>>>

--- src/rtl/xgmii_tx_encoder_if.sv ---
// AXI-Stream ingress and XGMII egress bundle of the TX encoder.
// The slave modport is the encoder's view; the master modport is the upstream/bus-tap side.
interface xgmii_tx_encoder_if;
    logic [63:0] saxis_tdata;
    logic        saxis_tvalid;
    logic        saxis_tready;
    logic [7:0]  saxis_tkeep;
    logic        saxis_tlast;
    logic        saxis_tuser;
    logic [63:0] xgmii_txd;
    logic [7:0]  xgmii_txc;
    logic        tx_underrun;
    logic        tx_frame_done;

    modport master (
        output saxis_tdata, saxis_tvalid, saxis_tkeep, saxis_tlast, saxis_tuser,
        input  saxis_tready, xgmii_txd, xgmii_txc, tx_underrun, tx_frame_done
    );

    modport slave (
        input  saxis_tdata, saxis_tvalid, saxis_tkeep, saxis_tlast, saxis_tuser,
        output saxis_tready, xgmii_txd, xgmii_txc, tx_underrun, tx_frame_done
    );
endinterface

--- src/rtl/xgmii_tx_encoder.sv ---
// Final TX MAC stage: frames AXI-Stream beats onto the 64-bit XGMII bus with
// /S/ /T/ /E/ /I/ insertion, minimum inter-frame gap and underrun abort.
module xgmii_tx_encoder #(
    parameter int unsigned IFG_BYTES = 12
) (
    input  logic              clock,
    input  logic              aresetn,
    xgmii_tx_encoder_if.slave bus
);
    localparam logic [7:0]  CH_S      = 8'hFB;
    localparam logic [7:0]  CH_T      = 8'hFD;
    localparam logic [7:0]  CH_E      = 8'hFE;
    localparam logic [63:0] IDLE_WORD = {8{8'h07}};
    localparam logic [63:0] ERR_WORD  = {8{8'hFE}};
    localparam logic [63:0] TERM_WORD = {{7{8'h07}}, CH_T};

    typedef enum logic [2:0] {IDLE, DATA, TERM, ERR_TERM, ABORT} state_t;

    state_t      state_q, state_d;
    logic [3:0]  ifg_q, ifg_d;
    logic        last_seen_q, last_seen_d;
    logic [63:0] txd_q, txd_d;
    logic [7:0]  txc_q, txc_d;
    logic        underrun_q, underrun_d;
    logic        done_q, done_d;
    logic        tready;
    logic        accept;
    int unsigned nbytes;

    // Full idle words still owed after a /T/ whose word carries term_bytes of gap.
    function automatic logic [3:0] gap_words(input int unsigned term_bytes);
        int unsigned w;
        w = 0;
        if (IFG_BYTES > term_bytes) w = (IFG_BYTES - term_bytes + 7) / 8;
        return 4'(w);
    endfunction

    always_comb begin
        nbytes = 0;
        for (int unsigned i = 0; i < 8; i++)
            if (bus.saxis_tkeep[i]) nbytes = nbytes + 1;
    end

    always_comb begin
        tready = 1'b0;
        case (state_q)
            IDLE:        tready = (ifg_q == '0);
            DATA, ABORT: tready = 1'b1;
            default:     tready = 1'b0;
        endcase
    end

    assign accept           = bus.saxis_tvalid & tready;
    assign bus.saxis_tready = tready & aresetn;

    always_comb begin
        state_d     = state_q;
        ifg_d       = (ifg_q != '0) ? ifg_q - 4'd1 : '0;
        last_seen_d = last_seen_q;
        txd_d       = IDLE_WORD;
        txc_d       = '1;
        underrun_d  = 1'b0;
        done_d      = 1'b0;
        case (state_q)
            IDLE: begin
                if (accept) begin
                    txd_d       = {bus.saxis_tdata[63:8], CH_S};
                    txc_d       = 8'h01;
                    last_seen_d = bus.saxis_tlast;
                    state_d     = DATA;
                end
            end
            DATA: begin
                if (!bus.saxis_tvalid) begin
                    txd_d      = ERR_WORD;
                    underrun_d = 1'b1;
                    state_d    = ERR_TERM;
                end else if (!bus.saxis_tlast) begin
                    txd_d = bus.saxis_tdata;
                    txc_d = '0;
                end else begin
                    // Lanes past /T/ keep the idle default.
                    for (int unsigned i = 0; i < 8; i++) begin
                        if (i < nbytes) begin
                            txd_d[8*i +: 8] = bus.saxis_tuser ? CH_E : bus.saxis_tdata[8*i +: 8];
                            txc_d[i]        = bus.saxis_tuser;
                        end else if (i == nbytes) begin
                            txd_d[8*i +: 8] = CH_T;
                        end
                    end
                    if (nbytes == 8) begin
                        state_d = TERM;
                    end else begin
                        done_d  = 1'b1;
                        ifg_d   = gap_words(8 - nbytes);
                        state_d = IDLE;
                    end
                end
            end
            TERM: begin
                txd_d   = TERM_WORD;
                done_d  = 1'b1;
                ifg_d   = gap_words(8);
                state_d = IDLE;
            end
            ERR_TERM: begin
                txd_d   = TERM_WORD;
                ifg_d   = gap_words(8);
                state_d = last_seen_q ? IDLE : ABORT;
            end
            ABORT: begin
                if (accept && bus.saxis_tlast) state_d = IDLE;
            end
            default: state_d = IDLE;
        endcase
    end

    always_ff @(posedge clock or negedge aresetn) begin
        if (!aresetn) begin
            state_q     <= IDLE;
            ifg_q       <= '0;
            last_seen_q <= 1'b0;
            txd_q       <= IDLE_WORD;
            txc_q       <= '1;
            underrun_q  <= 1'b0;
            done_q      <= 1'b0;
        end else begin
            state_q     <= state_d;
            ifg_q       <= ifg_d;
            last_seen_q <= last_seen_d;
            txd_q       <= txd_d;
            txc_q       <= txc_d;
            underrun_q  <= underrun_d;
            done_q      <= done_d;
        end
    end

    assign bus.xgmii_txd     = txd_q;
    assign bus.xgmii_txc     = txc_q;
    assign bus.tx_underrun   = underrun_q;
    assign bus.tx_frame_done = done_q;
endmodule

--- src/flat_wrapper.sv ---
// flat-port wrapper written by rule: the top's interface ports become plain ports
module xgmii_tx_encoder_flat 
#(
    parameter int unsigned IFG_BYTES = 12
)
  (clock, aresetn, bus_saxis_tdata, bus_saxis_tvalid, bus_saxis_tkeep, bus_saxis_tlast, bus_saxis_tuser, bus_saxis_tready, bus_xgmii_txd, bus_xgmii_txc, bus_tx_underrun, bus_tx_frame_done);
  xgmii_tx_encoder_if bus_i ();
  input  logic clock;
  input  logic aresetn;
  input wire logic [$bits(bus_i.saxis_tdata)-1:0] bus_saxis_tdata;
  input wire logic [$bits(bus_i.saxis_tvalid)-1:0] bus_saxis_tvalid;
  input wire logic [$bits(bus_i.saxis_tkeep)-1:0] bus_saxis_tkeep;
  input wire logic [$bits(bus_i.saxis_tlast)-1:0] bus_saxis_tlast;
  input wire logic [$bits(bus_i.saxis_tuser)-1:0] bus_saxis_tuser;
  output wire logic [$bits(bus_i.saxis_tready)-1:0] bus_saxis_tready;
  output wire logic [$bits(bus_i.xgmii_txd)-1:0] bus_xgmii_txd;
  output wire logic [$bits(bus_i.xgmii_txc)-1:0] bus_xgmii_txc;
  output wire logic [$bits(bus_i.tx_underrun)-1:0] bus_tx_underrun;
  output wire logic [$bits(bus_i.tx_frame_done)-1:0] bus_tx_frame_done;
  assign bus_i.saxis_tdata = bus_saxis_tdata;
  assign bus_i.saxis_tvalid = bus_saxis_tvalid;
  assign bus_i.saxis_tkeep = bus_saxis_tkeep;
  assign bus_i.saxis_tlast = bus_saxis_tlast;
  assign bus_i.saxis_tuser = bus_saxis_tuser;
  assign bus_saxis_tready = bus_i.saxis_tready;
  assign bus_xgmii_txd = bus_i.xgmii_txd;
  assign bus_xgmii_txc = bus_i.xgmii_txc;
  assign bus_tx_underrun = bus_i.tx_underrun;
  assign bus_tx_frame_done = bus_i.tx_frame_done;
  xgmii_tx_encoder #(.IFG_BYTES(IFG_BYTES)) u_core (.clock(clock), .aresetn(aresetn), .bus(bus_i));
endmodule
--- config.mk ---
export PLATFORM = sky130hd
export DESIGN_NAME = xgmii_tx_encoder_flat
export DESIGN_NICKNAME = d
export VERILOG_FILES = /design/src/rtl/xgmii_tx_encoder_if.sv /design/src/rtl/xgmii_tx_encoder.sv /design/src/flat_wrapper.sv
export SDC_FILE = /design/constraint.sdc
export NUM_CORES = 1
export LEC_CHECK = 0
export CAP_MARGIN = 20
export CORE_ASPECT_RATIO = 2
export CORE_MARGIN = 8
export CORE_UTILIZATION = 50
export DETAILED_ROUTE_END_ITERATION = 8
export PLACE_DENSITY = 0.88
export SLEW_MARGIN = 25
export SYNTH_ARGS = -nofsm -noshare
export SYNTH_HDL_FRONTEND = slang
export SYNTH_SLANG_ARGS = --single-unit
--- constraint.sdc ---
create_clock -name clock -period 4.72 [get_ports clock]
set_input_delay 1.416 -clock clock [delete_from_list [all_inputs] [get_ports clock]]
set_output_delay 1.416 -clock clock [all_outputs]
set_load 0.005 [all_outputs]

<<<

# Problem description
Give only the lines from the one holding "bus_xgmii_txc, bus_tx_underrun, bus_tx_frame_done);" through the one holding "input wire logic [$bits(bus_i.saxis_tdata)-1:0]", each restated exactly as it appears above.

# Result
  (clock, aresetn, bus_saxis_tdata, bus_saxis_tvalid, bus_saxis_tkeep, bus_saxis_tlast, bus_saxis_tuser, bus_saxis_tready, bus_xgmii_txd, bus_xgmii_txc, bus_tx_underrun, bus_tx_frame_done);
  xgmii_tx_encoder_if bus_i ();
  input  logic clock;
  input  logic aresetn;
  input wire logic [$bits(bus_i.saxis_tdata)-1:0] bus_saxis_tdata;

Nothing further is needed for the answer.